→ The task:
Look through the records, and wherever the string "execUnit" turns up, copy out that line.

→ Dataset:
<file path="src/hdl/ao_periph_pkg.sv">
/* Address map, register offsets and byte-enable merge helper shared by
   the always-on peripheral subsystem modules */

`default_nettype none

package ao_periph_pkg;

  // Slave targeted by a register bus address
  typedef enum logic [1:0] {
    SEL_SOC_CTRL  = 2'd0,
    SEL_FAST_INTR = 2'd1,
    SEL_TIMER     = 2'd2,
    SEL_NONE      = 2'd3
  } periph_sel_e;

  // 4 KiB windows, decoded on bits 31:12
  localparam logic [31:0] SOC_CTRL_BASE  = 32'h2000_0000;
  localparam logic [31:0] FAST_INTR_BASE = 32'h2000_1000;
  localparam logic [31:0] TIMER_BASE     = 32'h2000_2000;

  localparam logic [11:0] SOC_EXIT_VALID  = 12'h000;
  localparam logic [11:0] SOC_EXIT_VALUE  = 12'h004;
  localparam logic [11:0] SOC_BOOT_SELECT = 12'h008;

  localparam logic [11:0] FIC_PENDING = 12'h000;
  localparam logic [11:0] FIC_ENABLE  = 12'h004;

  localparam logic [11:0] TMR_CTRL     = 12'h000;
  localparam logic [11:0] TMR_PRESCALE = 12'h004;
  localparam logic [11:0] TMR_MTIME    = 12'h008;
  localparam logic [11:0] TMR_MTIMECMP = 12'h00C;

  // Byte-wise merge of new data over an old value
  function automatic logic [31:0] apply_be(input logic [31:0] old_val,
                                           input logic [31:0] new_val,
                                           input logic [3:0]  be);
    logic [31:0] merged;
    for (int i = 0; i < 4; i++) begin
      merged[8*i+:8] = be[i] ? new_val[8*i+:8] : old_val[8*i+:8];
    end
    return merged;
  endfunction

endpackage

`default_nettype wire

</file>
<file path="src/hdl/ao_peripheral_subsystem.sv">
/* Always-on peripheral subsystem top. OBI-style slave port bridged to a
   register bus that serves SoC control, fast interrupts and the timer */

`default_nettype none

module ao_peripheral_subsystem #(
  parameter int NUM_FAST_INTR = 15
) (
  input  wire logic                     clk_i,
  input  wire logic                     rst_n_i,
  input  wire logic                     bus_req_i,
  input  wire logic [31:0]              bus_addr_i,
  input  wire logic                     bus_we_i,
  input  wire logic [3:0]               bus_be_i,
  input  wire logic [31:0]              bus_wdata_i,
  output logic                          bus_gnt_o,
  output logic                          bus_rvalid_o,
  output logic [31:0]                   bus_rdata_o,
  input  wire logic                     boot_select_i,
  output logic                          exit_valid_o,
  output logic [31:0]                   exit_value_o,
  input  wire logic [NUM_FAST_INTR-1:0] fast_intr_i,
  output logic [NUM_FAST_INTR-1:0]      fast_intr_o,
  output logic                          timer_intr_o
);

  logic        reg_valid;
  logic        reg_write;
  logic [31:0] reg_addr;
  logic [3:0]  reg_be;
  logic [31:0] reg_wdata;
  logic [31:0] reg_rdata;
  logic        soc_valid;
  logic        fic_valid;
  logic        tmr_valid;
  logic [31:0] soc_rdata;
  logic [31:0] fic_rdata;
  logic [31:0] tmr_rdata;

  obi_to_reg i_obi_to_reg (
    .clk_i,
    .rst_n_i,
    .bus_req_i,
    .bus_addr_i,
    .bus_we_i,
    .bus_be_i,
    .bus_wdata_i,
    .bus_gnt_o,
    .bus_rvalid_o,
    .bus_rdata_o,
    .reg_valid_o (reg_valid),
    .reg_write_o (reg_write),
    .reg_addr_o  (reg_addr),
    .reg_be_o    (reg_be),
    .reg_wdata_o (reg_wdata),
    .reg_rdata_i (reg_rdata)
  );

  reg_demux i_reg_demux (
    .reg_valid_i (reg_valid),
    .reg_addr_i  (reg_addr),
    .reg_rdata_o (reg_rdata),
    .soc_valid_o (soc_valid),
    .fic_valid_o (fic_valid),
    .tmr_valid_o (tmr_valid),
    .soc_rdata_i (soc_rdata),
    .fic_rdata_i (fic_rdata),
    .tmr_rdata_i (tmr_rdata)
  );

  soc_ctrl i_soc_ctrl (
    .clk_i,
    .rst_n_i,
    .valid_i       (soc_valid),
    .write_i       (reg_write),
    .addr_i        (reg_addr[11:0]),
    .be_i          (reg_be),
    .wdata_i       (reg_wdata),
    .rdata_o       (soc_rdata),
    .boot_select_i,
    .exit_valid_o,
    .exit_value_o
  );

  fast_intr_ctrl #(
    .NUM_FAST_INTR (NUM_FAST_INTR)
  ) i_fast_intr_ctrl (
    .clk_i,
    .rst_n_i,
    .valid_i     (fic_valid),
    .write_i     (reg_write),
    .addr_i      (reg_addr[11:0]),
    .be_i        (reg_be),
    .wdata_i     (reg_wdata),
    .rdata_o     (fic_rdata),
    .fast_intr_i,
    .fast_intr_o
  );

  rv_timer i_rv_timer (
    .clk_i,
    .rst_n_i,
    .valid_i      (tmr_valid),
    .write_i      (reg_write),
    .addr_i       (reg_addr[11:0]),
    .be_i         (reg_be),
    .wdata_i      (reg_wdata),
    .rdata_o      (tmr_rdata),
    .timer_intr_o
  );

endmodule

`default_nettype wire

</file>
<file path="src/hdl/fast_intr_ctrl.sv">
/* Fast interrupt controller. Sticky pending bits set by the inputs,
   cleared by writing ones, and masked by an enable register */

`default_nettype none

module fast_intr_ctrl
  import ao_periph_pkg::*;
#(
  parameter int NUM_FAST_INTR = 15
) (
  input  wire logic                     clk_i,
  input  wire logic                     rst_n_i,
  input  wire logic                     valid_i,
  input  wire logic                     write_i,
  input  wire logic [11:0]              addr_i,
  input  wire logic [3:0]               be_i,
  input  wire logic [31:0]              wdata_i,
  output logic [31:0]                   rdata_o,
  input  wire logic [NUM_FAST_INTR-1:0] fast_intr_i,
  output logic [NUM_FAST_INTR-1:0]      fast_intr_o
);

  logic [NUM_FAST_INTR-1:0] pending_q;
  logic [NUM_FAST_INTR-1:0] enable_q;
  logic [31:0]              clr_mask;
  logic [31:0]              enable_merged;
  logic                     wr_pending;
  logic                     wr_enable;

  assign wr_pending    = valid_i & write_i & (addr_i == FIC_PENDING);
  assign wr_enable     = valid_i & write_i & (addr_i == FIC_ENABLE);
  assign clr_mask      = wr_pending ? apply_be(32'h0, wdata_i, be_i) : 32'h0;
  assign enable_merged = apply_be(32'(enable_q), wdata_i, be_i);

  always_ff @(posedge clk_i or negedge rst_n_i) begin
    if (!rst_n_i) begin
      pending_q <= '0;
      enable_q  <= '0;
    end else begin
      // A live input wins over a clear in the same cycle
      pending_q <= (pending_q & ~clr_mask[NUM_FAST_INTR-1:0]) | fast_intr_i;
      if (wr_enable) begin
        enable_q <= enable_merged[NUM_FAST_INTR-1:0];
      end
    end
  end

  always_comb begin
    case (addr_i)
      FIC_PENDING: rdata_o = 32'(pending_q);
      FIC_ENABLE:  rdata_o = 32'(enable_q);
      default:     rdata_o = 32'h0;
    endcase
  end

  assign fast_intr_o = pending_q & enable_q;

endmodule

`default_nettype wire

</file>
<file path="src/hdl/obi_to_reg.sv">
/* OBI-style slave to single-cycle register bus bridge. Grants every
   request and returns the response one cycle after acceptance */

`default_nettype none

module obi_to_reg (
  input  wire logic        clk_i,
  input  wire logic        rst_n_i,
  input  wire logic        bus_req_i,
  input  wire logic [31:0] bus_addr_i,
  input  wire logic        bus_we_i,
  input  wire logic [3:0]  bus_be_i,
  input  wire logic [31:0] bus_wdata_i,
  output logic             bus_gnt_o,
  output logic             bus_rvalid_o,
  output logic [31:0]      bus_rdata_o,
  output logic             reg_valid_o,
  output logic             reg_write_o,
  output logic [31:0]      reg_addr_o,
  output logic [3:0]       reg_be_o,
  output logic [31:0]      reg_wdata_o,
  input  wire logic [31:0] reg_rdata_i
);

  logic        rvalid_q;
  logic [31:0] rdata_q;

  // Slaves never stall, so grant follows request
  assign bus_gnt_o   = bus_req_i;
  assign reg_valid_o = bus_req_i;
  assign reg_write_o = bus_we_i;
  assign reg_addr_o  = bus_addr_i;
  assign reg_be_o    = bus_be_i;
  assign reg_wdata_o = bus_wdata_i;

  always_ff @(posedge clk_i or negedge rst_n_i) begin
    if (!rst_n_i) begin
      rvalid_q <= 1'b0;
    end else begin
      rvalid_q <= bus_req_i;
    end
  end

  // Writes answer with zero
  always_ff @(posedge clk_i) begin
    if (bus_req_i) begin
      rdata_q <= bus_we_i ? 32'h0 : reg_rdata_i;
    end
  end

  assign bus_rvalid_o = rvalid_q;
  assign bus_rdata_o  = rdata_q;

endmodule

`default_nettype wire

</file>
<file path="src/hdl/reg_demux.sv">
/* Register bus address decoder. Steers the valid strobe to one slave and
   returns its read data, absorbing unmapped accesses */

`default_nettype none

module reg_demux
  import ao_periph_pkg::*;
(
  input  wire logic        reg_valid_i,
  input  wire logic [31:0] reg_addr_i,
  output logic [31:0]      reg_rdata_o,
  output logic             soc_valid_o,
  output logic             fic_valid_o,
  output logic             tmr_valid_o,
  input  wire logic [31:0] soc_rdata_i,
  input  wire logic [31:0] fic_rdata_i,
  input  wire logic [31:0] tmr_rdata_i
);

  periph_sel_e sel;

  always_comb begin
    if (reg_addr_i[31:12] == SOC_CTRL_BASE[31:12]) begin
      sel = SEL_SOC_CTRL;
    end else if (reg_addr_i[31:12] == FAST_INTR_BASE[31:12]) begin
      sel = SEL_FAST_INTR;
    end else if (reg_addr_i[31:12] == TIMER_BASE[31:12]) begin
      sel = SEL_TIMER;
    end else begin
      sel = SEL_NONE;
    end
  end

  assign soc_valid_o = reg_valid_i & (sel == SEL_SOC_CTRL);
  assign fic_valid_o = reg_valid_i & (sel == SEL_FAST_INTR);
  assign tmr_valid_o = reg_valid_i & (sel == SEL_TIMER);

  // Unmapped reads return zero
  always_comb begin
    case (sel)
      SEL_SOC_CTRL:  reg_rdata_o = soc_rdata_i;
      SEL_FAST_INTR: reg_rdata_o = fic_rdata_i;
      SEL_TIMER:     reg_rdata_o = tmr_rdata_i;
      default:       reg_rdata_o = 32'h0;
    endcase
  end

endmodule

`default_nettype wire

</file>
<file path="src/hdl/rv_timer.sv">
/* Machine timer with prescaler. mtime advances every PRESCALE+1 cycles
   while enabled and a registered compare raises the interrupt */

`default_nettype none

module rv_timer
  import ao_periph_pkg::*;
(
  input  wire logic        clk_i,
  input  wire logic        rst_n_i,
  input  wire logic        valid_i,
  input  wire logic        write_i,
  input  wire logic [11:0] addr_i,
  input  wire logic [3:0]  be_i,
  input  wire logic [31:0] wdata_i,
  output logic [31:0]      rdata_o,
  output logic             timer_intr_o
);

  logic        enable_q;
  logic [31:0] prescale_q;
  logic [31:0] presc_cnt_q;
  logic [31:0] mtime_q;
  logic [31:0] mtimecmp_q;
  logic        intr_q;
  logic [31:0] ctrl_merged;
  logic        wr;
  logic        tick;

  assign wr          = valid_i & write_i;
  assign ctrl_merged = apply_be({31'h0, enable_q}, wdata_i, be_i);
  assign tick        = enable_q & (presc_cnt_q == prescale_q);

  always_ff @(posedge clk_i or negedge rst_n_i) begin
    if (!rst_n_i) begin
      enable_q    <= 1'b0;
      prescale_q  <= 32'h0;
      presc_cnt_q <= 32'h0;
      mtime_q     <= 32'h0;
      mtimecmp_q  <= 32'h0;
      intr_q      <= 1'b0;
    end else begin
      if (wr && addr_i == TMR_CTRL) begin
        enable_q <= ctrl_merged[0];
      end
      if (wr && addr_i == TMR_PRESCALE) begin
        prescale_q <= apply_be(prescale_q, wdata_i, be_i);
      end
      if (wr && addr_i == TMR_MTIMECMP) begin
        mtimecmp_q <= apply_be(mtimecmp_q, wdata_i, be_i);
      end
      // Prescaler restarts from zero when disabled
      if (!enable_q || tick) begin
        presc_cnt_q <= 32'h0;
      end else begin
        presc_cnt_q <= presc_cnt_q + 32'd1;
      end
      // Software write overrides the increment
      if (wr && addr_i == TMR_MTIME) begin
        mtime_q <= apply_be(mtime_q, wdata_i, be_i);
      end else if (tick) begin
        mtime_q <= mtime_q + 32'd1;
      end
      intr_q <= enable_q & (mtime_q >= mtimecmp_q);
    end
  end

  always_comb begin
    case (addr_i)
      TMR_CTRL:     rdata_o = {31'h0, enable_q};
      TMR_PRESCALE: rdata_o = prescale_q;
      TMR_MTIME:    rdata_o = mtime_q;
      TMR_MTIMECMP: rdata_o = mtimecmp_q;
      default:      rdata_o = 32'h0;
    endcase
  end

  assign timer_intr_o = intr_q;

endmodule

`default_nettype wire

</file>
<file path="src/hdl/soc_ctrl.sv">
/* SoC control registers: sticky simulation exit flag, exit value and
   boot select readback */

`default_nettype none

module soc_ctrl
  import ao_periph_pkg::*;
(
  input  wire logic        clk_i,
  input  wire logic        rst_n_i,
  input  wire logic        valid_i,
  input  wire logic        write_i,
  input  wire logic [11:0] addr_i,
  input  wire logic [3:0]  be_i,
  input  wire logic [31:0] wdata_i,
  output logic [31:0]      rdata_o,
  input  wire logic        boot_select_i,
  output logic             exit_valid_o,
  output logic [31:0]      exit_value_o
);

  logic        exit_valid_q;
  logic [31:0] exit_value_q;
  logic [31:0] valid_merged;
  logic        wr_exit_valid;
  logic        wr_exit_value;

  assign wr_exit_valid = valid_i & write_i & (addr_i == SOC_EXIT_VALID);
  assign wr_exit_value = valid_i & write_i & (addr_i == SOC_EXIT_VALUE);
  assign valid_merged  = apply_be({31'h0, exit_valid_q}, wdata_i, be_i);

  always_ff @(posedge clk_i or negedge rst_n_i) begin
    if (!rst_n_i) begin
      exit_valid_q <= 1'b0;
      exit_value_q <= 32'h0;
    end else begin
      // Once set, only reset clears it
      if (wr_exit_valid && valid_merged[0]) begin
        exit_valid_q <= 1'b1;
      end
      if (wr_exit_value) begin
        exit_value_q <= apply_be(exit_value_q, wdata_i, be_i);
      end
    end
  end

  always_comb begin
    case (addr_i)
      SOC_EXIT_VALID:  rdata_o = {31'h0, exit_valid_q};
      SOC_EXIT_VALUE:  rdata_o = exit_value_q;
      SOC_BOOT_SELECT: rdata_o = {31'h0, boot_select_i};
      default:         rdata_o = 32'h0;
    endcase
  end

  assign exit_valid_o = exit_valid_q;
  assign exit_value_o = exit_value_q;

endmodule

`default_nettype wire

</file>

* * *

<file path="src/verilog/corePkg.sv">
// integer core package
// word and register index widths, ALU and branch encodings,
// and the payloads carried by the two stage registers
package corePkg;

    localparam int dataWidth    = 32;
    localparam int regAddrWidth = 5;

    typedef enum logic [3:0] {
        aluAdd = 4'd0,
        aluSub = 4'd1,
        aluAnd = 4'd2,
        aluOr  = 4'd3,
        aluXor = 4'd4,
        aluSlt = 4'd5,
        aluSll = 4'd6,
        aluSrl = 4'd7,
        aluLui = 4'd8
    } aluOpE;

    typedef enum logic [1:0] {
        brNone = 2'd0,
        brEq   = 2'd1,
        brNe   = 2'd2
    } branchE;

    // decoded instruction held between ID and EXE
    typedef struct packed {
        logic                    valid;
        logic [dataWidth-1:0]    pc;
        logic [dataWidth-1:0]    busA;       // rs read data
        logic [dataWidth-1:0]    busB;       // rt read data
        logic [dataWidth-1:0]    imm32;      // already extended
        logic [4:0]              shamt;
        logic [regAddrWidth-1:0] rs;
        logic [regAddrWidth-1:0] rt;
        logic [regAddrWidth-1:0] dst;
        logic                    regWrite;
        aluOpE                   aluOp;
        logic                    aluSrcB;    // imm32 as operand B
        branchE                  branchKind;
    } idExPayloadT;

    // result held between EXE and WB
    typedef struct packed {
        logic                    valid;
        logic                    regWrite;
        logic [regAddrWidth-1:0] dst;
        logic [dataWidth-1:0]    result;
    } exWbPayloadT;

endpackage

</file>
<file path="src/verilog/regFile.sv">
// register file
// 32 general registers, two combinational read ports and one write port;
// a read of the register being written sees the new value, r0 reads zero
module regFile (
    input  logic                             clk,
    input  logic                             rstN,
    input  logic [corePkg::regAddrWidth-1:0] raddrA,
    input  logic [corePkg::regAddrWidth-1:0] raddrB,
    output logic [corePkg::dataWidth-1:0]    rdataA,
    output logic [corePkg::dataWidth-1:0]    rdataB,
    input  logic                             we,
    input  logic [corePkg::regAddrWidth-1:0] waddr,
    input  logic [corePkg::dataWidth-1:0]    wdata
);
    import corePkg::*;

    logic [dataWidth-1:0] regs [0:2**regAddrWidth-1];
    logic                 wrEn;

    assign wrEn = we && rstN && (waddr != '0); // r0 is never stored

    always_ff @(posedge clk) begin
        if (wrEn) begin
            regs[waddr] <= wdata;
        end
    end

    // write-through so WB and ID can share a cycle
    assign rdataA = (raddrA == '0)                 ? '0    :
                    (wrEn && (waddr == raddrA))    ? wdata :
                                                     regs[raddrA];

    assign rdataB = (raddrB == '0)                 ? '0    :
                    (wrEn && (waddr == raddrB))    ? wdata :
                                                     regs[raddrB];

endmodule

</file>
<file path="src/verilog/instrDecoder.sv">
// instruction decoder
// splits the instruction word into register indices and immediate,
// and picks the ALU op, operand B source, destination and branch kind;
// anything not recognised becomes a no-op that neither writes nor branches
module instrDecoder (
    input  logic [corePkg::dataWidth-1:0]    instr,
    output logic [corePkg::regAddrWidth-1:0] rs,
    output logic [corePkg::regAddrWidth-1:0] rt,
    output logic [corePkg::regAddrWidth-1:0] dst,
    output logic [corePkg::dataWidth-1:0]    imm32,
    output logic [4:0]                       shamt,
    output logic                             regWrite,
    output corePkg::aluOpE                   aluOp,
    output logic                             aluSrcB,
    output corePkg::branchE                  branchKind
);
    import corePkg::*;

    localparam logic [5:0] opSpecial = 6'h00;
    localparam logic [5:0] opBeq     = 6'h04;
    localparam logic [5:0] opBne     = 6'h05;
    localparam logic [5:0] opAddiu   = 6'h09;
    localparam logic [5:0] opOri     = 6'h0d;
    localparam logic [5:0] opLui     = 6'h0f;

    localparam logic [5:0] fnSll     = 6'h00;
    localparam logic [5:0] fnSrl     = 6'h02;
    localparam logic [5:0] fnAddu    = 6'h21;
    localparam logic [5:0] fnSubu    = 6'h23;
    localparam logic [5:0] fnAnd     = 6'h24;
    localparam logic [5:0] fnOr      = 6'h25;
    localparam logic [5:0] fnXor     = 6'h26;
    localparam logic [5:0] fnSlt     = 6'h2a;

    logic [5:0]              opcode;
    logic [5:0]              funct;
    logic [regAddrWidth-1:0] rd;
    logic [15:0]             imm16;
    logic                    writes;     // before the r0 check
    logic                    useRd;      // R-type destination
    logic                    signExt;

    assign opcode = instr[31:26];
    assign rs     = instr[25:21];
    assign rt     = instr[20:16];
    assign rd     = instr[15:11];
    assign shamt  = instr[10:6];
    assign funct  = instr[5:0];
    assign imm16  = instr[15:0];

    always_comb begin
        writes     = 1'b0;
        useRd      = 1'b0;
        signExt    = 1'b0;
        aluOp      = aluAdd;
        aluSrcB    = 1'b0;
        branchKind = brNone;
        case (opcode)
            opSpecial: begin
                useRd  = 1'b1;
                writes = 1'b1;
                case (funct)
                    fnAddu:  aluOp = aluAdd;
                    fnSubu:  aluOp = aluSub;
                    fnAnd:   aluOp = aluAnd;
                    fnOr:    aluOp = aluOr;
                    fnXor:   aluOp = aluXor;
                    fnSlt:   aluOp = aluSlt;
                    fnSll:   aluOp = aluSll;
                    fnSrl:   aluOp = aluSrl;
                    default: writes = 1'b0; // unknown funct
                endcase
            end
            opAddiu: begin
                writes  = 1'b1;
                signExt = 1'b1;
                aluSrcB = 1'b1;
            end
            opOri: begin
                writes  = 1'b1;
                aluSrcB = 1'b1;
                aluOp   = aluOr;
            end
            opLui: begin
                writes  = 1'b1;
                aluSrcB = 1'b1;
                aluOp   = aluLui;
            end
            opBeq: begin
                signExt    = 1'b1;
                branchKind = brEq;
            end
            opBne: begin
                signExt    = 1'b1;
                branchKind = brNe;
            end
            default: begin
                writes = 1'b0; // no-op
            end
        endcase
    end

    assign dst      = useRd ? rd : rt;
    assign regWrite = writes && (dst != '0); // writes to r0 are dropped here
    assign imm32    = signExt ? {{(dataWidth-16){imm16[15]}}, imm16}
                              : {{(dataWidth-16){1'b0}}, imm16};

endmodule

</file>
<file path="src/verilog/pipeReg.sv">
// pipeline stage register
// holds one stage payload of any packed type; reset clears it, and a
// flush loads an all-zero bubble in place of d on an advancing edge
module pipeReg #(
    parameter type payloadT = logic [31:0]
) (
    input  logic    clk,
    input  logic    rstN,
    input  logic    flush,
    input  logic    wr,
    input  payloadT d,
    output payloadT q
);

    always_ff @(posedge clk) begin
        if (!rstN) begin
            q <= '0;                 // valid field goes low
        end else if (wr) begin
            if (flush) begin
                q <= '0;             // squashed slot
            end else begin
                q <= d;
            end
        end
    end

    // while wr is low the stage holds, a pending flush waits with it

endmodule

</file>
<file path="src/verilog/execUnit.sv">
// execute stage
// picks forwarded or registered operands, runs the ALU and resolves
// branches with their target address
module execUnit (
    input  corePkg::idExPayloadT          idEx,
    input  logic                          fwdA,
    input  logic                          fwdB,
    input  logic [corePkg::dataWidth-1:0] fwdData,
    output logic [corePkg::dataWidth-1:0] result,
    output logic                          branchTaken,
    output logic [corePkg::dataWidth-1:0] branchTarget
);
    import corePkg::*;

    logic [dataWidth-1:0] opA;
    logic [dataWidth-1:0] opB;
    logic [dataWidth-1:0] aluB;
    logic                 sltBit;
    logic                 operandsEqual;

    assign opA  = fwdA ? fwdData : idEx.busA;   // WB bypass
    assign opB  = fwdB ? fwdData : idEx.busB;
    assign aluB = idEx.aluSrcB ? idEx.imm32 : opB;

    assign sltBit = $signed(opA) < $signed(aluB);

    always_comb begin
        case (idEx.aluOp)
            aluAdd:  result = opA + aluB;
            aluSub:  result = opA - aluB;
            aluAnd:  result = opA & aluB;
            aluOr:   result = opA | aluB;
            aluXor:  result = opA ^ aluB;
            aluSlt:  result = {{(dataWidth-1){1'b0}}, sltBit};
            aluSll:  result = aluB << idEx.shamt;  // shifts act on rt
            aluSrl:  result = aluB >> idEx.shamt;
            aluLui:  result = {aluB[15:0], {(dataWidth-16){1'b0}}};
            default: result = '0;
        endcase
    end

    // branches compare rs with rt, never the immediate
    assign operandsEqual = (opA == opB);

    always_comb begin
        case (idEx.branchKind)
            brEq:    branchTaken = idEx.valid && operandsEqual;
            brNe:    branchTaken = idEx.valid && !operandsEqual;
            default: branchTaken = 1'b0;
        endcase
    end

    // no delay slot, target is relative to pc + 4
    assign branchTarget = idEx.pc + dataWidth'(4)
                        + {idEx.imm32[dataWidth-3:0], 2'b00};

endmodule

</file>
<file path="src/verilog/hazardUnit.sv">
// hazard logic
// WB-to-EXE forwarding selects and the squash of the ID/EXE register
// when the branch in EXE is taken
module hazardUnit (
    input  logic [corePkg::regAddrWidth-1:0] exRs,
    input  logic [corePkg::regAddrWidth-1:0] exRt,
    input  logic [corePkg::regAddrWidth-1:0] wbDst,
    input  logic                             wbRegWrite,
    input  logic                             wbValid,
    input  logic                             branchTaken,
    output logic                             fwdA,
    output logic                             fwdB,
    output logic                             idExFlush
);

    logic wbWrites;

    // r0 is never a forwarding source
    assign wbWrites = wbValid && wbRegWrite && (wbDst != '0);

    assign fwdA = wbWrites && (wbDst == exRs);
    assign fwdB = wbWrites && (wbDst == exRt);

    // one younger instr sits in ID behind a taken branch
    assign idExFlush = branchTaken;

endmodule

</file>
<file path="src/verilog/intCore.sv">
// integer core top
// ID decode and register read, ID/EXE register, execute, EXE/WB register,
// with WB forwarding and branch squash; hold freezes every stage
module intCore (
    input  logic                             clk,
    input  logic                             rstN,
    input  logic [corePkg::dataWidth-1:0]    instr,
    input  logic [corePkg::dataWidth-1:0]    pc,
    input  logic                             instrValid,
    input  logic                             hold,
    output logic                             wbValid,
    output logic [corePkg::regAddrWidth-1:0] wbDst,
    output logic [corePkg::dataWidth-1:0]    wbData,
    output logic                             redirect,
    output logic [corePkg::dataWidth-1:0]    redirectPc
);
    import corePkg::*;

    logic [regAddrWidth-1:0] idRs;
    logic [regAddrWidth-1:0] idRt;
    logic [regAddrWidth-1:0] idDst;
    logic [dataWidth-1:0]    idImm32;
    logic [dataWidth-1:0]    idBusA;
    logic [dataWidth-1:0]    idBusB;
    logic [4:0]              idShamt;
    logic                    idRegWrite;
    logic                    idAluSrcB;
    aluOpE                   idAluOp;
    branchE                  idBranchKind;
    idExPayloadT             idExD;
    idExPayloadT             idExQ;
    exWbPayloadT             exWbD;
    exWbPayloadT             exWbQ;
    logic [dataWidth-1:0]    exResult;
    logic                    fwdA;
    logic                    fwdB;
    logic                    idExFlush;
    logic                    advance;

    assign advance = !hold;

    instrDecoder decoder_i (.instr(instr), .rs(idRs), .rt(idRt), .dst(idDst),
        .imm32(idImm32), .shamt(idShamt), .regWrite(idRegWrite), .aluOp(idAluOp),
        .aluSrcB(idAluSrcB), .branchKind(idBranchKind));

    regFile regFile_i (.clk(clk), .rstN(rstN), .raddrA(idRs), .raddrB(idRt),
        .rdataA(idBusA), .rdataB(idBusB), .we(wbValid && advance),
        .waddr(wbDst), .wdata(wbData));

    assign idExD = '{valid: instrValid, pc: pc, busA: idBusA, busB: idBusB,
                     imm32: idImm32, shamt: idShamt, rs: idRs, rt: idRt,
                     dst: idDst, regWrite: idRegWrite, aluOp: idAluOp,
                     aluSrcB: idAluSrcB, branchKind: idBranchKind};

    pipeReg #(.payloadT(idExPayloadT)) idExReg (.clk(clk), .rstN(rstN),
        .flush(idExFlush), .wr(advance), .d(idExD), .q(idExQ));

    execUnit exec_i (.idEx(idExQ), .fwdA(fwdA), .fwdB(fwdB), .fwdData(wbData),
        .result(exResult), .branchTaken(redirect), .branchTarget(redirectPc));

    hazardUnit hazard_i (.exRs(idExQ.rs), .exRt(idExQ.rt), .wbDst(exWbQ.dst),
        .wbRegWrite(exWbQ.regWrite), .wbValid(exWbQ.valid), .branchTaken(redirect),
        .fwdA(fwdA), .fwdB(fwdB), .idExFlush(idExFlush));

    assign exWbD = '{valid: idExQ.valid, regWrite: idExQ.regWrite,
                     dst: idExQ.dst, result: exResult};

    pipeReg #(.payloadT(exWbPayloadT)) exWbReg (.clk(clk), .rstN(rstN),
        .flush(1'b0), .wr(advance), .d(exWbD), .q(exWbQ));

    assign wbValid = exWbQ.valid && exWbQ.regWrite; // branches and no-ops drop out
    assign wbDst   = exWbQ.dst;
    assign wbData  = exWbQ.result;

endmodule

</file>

→ Exercise solution:
<file path="src/verilog/execUnit.sv">
module execUnit (
    execUnit exec_i (.idEx(idExQ), .fwdA(fwdA), .fwdB(fwdB), .fwdData(wbData),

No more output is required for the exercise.